Instructions to follow: Below are some records; quote exactly the lines from the one that contains "## logic make-up (layout" through the one that contains "0.00332 | 267 |", inclusive, and no others.

=======

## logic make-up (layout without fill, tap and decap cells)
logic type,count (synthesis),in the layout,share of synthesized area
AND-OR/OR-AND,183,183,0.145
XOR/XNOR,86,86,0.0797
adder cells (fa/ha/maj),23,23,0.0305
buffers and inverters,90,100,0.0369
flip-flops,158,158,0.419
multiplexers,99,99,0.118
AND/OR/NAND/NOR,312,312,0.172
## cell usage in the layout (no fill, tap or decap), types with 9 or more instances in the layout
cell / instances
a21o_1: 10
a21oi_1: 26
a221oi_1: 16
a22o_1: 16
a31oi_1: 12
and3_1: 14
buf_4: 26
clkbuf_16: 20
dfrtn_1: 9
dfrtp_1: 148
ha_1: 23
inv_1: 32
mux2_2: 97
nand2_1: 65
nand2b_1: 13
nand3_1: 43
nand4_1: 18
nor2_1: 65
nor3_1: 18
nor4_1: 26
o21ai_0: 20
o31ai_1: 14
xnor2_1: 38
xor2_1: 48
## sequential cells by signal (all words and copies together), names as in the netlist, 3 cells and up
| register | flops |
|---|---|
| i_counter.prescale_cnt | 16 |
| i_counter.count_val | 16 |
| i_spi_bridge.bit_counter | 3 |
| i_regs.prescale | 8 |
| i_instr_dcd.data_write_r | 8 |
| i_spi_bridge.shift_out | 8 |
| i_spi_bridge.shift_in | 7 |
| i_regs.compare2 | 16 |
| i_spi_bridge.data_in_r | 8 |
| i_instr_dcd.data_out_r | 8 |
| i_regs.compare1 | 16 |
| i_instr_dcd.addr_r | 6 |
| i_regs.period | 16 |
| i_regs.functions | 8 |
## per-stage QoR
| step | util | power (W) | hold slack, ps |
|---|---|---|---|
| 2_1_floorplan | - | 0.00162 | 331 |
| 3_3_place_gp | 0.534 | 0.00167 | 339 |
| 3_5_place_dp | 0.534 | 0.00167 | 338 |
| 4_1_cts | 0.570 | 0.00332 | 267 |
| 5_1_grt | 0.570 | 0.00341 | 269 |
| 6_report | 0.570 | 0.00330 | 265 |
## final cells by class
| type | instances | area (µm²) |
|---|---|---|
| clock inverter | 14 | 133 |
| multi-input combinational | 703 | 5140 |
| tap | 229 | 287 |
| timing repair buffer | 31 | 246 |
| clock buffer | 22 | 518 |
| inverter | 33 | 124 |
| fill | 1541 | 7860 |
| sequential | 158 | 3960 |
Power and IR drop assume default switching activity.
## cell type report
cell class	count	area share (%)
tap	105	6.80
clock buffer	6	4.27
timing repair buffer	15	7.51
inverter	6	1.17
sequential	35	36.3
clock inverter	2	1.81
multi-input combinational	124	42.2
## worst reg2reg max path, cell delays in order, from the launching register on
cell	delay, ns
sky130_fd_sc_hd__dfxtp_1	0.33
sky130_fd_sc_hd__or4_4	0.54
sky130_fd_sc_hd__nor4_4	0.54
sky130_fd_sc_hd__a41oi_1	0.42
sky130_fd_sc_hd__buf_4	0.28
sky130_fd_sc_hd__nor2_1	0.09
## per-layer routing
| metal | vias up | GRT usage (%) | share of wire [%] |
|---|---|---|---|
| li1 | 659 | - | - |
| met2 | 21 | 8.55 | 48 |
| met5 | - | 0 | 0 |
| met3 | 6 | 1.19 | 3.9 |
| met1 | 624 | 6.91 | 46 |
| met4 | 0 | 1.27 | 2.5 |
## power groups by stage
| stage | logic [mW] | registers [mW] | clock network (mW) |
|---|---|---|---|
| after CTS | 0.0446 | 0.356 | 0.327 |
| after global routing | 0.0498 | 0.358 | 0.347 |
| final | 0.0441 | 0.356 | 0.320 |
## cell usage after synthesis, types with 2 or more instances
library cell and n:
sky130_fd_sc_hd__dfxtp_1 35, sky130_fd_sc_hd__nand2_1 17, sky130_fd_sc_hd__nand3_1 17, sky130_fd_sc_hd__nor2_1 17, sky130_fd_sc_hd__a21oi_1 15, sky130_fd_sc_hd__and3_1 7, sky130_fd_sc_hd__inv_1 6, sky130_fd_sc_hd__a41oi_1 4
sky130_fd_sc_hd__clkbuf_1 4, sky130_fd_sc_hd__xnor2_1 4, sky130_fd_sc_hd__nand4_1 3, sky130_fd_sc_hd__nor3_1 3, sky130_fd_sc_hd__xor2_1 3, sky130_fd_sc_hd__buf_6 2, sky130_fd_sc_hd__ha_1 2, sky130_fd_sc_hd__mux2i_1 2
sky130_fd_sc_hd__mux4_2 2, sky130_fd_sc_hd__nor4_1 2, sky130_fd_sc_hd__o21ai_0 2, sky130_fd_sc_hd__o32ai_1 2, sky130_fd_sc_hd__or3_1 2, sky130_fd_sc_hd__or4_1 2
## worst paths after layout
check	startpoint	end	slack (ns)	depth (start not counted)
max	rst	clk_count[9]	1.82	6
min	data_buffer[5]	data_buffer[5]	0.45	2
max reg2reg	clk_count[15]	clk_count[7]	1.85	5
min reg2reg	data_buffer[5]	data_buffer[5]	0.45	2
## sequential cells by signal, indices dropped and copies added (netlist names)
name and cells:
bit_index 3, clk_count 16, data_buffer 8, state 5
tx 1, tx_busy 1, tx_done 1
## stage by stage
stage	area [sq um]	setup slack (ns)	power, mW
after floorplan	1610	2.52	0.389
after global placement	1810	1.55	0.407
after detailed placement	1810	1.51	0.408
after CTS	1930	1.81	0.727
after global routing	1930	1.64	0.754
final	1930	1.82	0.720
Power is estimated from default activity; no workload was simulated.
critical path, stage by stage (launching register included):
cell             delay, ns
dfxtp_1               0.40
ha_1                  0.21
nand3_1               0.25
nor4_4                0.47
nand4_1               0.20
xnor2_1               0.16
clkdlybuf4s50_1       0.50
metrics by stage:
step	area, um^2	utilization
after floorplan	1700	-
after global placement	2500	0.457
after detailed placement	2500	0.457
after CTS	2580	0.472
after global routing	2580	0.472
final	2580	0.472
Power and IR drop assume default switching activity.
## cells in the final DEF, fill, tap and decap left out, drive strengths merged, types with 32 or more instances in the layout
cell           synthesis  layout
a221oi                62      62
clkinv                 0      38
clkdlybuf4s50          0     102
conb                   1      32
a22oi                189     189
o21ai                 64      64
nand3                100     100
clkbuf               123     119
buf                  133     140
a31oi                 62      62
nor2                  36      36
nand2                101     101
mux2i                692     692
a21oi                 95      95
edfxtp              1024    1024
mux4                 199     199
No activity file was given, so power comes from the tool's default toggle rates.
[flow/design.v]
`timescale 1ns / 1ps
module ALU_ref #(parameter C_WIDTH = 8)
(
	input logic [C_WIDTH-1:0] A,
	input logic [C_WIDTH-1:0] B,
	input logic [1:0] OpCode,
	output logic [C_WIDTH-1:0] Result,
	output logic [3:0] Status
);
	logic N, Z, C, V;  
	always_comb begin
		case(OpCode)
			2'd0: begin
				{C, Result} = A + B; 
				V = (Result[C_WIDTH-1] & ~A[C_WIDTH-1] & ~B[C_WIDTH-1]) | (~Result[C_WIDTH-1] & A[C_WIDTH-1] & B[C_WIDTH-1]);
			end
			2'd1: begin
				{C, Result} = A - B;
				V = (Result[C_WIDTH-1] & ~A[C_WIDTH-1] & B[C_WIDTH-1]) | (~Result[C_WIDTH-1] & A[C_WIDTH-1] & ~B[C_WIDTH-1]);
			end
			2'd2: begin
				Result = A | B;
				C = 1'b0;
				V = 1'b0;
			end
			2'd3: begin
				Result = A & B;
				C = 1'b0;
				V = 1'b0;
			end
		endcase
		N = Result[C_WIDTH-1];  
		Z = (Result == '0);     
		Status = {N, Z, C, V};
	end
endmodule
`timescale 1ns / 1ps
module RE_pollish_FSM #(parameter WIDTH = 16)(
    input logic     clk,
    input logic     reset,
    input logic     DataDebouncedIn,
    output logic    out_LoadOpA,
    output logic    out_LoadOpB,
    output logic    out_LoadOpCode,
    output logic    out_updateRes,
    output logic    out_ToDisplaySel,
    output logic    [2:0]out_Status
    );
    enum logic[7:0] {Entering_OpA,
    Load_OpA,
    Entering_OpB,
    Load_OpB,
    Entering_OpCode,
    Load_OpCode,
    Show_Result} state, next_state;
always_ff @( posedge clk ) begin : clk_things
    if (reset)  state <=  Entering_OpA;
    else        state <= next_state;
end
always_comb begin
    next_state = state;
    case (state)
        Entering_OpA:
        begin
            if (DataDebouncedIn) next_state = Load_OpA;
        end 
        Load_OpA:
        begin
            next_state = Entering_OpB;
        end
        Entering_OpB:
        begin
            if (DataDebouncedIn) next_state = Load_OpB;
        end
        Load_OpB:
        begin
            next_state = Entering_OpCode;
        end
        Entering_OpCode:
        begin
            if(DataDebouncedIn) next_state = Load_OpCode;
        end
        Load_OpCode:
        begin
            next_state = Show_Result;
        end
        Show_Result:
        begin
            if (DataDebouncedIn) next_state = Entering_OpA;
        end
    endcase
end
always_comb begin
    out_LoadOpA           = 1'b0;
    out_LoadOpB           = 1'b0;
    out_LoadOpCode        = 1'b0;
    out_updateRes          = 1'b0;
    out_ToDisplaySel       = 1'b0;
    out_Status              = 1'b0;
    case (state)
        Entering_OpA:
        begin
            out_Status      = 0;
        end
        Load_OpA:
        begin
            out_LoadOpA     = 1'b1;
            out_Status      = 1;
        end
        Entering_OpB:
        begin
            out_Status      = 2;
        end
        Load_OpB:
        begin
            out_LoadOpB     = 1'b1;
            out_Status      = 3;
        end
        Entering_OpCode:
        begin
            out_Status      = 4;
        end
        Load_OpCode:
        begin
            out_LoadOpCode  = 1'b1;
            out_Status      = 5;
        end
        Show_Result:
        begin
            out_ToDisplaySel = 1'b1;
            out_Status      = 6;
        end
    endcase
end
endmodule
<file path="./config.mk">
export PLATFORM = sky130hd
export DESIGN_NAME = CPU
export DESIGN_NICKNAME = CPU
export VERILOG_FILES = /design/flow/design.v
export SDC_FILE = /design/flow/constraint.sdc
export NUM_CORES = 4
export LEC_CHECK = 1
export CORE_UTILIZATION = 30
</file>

=======

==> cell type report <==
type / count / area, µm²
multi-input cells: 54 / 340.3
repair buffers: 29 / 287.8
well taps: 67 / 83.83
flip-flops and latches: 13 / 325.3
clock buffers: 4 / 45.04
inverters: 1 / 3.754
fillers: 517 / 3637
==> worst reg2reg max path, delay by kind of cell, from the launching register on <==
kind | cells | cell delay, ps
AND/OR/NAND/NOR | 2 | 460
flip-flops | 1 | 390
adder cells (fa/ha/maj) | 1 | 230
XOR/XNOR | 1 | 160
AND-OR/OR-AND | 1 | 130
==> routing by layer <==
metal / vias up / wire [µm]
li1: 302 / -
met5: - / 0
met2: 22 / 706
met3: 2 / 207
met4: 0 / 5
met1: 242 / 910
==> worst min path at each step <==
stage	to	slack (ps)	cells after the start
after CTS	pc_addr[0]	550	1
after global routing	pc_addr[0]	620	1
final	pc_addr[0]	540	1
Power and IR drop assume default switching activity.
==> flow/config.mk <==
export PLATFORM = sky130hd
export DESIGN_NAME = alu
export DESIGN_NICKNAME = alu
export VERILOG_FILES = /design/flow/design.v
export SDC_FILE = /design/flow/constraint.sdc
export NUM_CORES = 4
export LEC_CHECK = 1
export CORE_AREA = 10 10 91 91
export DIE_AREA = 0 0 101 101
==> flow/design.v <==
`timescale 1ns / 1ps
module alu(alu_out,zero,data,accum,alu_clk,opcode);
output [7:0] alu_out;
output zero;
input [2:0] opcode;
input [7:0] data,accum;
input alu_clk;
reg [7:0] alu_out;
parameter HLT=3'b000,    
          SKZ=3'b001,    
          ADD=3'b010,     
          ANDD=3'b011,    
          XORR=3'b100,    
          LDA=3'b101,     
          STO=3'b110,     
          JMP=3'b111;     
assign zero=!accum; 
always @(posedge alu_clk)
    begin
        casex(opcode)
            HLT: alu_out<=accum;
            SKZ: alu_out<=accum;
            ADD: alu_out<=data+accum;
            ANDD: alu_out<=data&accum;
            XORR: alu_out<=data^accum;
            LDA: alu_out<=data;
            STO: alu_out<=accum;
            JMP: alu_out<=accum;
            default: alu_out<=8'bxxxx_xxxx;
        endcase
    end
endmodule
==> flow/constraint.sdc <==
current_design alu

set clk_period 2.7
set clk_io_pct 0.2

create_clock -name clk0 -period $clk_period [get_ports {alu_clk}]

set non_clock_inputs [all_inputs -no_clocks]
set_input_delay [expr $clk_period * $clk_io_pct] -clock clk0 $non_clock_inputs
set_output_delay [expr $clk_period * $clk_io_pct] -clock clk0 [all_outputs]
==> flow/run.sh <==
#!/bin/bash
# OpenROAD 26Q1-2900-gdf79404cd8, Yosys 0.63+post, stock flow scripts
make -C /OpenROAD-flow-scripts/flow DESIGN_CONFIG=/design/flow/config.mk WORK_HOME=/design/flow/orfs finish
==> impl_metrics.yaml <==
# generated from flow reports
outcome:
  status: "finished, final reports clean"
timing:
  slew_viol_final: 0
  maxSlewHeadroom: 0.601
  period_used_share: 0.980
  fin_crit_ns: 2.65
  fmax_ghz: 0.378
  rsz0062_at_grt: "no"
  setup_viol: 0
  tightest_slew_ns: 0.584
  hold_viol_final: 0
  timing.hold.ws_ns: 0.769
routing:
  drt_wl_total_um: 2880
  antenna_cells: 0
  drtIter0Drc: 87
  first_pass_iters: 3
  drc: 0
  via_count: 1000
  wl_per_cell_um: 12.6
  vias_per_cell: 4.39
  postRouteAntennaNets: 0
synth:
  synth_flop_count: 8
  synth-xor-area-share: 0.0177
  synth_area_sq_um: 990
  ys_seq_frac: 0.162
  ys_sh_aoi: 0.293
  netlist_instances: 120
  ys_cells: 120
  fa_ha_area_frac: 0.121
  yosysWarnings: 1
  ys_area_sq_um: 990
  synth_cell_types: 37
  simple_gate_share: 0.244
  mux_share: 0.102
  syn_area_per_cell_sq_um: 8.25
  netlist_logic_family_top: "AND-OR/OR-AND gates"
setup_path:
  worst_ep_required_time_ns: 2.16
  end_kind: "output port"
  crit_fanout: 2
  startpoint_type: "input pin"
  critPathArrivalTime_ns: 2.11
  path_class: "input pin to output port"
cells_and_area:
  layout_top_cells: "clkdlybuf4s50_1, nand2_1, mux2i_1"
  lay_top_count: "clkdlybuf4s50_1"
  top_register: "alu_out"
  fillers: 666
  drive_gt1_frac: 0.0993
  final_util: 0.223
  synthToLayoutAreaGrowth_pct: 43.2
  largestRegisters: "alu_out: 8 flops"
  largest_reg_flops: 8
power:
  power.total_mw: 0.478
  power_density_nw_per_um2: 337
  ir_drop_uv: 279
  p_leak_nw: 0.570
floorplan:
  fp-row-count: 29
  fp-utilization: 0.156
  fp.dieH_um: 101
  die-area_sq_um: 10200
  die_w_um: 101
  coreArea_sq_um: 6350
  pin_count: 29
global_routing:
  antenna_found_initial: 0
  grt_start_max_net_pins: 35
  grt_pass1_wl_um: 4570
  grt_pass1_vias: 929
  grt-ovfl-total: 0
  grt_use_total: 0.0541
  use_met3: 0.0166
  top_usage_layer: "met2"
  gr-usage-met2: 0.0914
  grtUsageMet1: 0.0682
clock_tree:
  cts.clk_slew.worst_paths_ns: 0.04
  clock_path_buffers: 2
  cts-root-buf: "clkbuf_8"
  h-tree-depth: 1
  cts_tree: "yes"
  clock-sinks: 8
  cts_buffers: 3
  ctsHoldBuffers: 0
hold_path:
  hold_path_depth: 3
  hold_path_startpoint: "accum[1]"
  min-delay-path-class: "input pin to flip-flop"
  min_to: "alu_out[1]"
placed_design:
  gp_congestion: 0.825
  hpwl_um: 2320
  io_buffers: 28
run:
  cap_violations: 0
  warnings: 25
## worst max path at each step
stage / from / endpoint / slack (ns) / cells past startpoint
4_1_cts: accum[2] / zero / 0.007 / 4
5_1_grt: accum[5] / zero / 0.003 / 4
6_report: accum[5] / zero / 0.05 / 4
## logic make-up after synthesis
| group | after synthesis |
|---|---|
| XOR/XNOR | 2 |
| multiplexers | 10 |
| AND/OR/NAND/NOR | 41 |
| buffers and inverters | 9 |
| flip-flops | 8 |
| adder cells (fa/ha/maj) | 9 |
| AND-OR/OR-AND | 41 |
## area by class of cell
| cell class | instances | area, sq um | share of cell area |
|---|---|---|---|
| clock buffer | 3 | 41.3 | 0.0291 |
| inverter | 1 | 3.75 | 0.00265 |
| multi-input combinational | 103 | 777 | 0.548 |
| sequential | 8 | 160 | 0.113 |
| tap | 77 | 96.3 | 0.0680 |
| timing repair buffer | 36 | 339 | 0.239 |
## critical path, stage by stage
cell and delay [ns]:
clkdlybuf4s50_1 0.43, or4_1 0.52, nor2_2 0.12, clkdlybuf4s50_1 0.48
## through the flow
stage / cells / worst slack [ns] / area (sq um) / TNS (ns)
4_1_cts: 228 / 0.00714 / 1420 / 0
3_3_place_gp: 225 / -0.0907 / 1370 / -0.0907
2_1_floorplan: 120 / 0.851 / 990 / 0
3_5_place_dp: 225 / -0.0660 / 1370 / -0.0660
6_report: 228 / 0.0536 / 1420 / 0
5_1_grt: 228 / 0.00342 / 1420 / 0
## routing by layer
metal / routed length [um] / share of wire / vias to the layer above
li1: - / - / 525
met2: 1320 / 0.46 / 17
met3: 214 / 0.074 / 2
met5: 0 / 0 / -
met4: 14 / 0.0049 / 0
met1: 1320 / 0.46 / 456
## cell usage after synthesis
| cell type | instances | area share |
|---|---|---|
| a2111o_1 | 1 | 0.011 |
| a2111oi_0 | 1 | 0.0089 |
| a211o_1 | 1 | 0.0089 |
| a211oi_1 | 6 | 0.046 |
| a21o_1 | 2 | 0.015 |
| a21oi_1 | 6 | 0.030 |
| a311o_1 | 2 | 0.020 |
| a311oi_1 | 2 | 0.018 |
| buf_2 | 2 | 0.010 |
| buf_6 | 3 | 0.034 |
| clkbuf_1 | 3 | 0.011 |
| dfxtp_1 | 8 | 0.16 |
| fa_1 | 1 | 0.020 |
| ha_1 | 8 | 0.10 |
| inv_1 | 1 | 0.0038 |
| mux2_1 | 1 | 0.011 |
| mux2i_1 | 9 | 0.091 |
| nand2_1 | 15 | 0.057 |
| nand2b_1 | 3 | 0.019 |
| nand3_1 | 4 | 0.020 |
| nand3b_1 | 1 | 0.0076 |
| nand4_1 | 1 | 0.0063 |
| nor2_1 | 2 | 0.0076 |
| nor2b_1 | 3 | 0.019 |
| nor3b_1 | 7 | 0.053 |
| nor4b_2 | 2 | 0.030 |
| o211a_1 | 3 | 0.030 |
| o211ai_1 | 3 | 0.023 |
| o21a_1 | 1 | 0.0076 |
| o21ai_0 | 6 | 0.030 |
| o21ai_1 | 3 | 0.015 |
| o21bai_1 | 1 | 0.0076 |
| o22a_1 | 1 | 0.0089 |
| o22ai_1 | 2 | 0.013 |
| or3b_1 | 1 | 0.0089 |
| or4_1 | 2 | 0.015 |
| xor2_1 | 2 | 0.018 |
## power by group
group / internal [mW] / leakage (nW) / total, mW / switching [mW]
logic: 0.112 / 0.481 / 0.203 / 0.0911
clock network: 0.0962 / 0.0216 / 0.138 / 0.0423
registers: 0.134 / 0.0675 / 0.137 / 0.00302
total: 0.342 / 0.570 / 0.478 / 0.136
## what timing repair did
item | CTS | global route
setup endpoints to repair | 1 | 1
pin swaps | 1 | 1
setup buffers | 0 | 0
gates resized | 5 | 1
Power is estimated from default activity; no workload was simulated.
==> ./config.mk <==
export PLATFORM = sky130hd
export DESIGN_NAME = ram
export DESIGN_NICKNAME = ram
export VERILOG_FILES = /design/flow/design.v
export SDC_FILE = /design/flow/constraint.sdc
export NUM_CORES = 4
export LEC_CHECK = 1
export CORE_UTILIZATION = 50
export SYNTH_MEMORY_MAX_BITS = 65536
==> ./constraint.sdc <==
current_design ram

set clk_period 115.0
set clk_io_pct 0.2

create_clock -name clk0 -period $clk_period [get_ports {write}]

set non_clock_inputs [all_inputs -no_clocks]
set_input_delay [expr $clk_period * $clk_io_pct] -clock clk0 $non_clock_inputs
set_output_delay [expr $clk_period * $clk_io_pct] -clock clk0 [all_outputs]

=======

Solved problem:
## logic make-up (layout without fill, tap and decap cells)
logic type,count (synthesis),in the layout,share of synthesized area
AND-OR/OR-AND,183,183,0.145
XOR/XNOR,86,86,0.0797
adder cells (fa/ha/maj),23,23,0.0305
buffers and inverters,90,100,0.0369
flip-flops,158,158,0.419
multiplexers,99,99,0.118
AND/OR/NAND/NOR,312,312,0.172
## cell usage in the layout (no fill, tap or decap), types with 9 or more instances in the layout
cell / instances
a21o_1: 10
a21oi_1: 26
a221oi_1: 16
a22o_1: 16
a31oi_1: 12
and3_1: 14
buf_4: 26
clkbuf_16: 20
dfrtn_1: 9
dfrtp_1: 148
ha_1: 23
inv_1: 32
mux2_2: 97
nand2_1: 65
nand2b_1: 13
nand3_1: 43
nand4_1: 18
nor2_1: 65
nor3_1: 18
nor4_1: 26
o21ai_0: 20
o31ai_1: 14
xnor2_1: 38
xor2_1: 48
## sequential cells by signal (all words and copies together), names as in the netlist, 3 cells and up
| register | flops |
|---|---|
| i_counter.prescale_cnt | 16 |
| i_counter.count_val | 16 |
| i_spi_bridge.bit_counter | 3 |
| i_regs.prescale | 8 |
| i_instr_dcd.data_write_r | 8 |
| i_spi_bridge.shift_out | 8 |
| i_spi_bridge.shift_in | 7 |
| i_regs.compare2 | 16 |
| i_spi_bridge.data_in_r | 8 |
| i_instr_dcd.data_out_r | 8 |
| i_regs.compare1 | 16 |
| i_instr_dcd.addr_r | 6 |
| i_regs.period | 16 |
| i_regs.functions | 8 |
## per-stage QoR
| step | util | power (W) | hold slack, ps |
|---|---|---|---|
| 2_1_floorplan | - | 0.00162 | 331 |
| 3_3_place_gp | 0.534 | 0.00167 | 339 |
| 3_5_place_dp | 0.534 | 0.00167 | 338 |
| 4_1_cts | 0.570 | 0.00332 | 267 |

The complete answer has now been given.